幾久しく、君を想って。
……しかし、目の前にいる二人に比べれば、それはなんて中途半端で崩れ易い考えだっただろうか。
親の思いには到底敵いもしない。
血は水よりも濃いんだ…と、改めて思い知った。
「……どうか頭を上げて下さい」
今の俺には確約出来ることは何一つ思い浮かばない。
ただ、いい加減な思いで好きになったのではないと、それたけは伝えておきたい。
「俺は真梨さんのことも拓海君のことも大切に思っています。お二人に言われたことは、重々心に焼き付けました。

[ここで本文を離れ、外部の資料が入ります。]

==> inputs of zinc <==
Design top_cmd_uart, start of the top module:
module top_cmd_uart #(
    parameter integer CLOCK_FREQ = 100_000_000,
    parameter integer BAUD_RATE  = 115200
)(
    input  logic       clk,
    input  logic       reset,
    input  logic       RxD,
    output logic       TxD,
    output logic [7:0] led
);
Settings: LEC_CHECK=0, ABC_AREA=1, CAP_MARGIN=20, CORE_MARGIN=2, CORE_UTILIZATION=71, CTS_CLUSTER_SIZE=10, SETUP_SLACK_MARGIN=0.33, SLEW_MARGIN=20; clock period 2.25 ns.
run.sh (not shown) runs the stock make flow with config.mk's settings and CLKGATE_MAP_FILE=.
==> indigo (differences from zinc) <==
ABC_AREA = not set   (was 1)
CORE_UTILIZATION = 40   (was 71)
CTS_CLUSTER_SIZE = not set   (was 10)
SETUP_SLACK_MARGIN = not set   (was 0.33)
==> flow/constraint.sdc (replaced) <==
create_clock -name core_clock -period 4.05 [get_ports {clk}]
set_input_delay 0.8100 -clock core_clock [delete_from_list [all_inputs] [get_ports {clk}]]
set_output_delay 0.8100 -clock core_clock [all_outputs]
set_load 0.01 [all_outputs]
==> nickel (differences from zinc) <==
ABC_AREA = not set   (was 1)
CORE_UTILIZATION = 40   (was 71)
CTS_CLUSTER_SIZE = not set   (was 10)
SETUP_SLACK_MARGIN = not set   (was 0.33)
==> flow/constraint.sdc (replaced) <==
create_clock -name core_clock -period 10.0 [get_ports {clk}]
set_input_delay 2.0000 -clock core_clock [delete_from_list [all_inputs] [get_ports {clk}]]
set_output_delay 2.0000 -clock core_clock [all_outputs]
set_load 0.01 [all_outputs]
==> results <==
- nickel completed without violations. indigo completed with no timing, DRC or antenna violations. zinc ended with an error in global routing (5_1_grt).
- Critical path depth: nickel is lower than indigo (4).
- Of nickel and indigo, nickel has the higher register-to-register slack (gap 5.5 ns).
- Of indigo and nickel, indigo has the higher combinational power (gap 150%, measured against nickel).
- Against indigo, the wire length of nickel is lower by 5.9%.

これからのことは、もう一度よく考え直してから答えを出したいと思います。
真梨さんともよく話し合って、納得のいく答えを見つけていこうと思います……」
即答出来ない時点で呆れられたかもしれない。
自分が離婚した時のことが蘇り、失敗したのも俺自身が煮え切らなかったのが原因だったのではないか…と思いだした。
別れた妻に嫌われたくなくて、彼女の我儘を黙認した。
あの時もっと、きちんと自分の意見を前に押し出してさえいたら、別れることもなかったのかもしれない……。
相手に騙され続けた彼女と同じように、失敗を繰り返したくないのは俺だって同じだ。
同じ道を辿りたくはない。
相手を傷付けて、自分も傷を負いたくは無いんだーーー。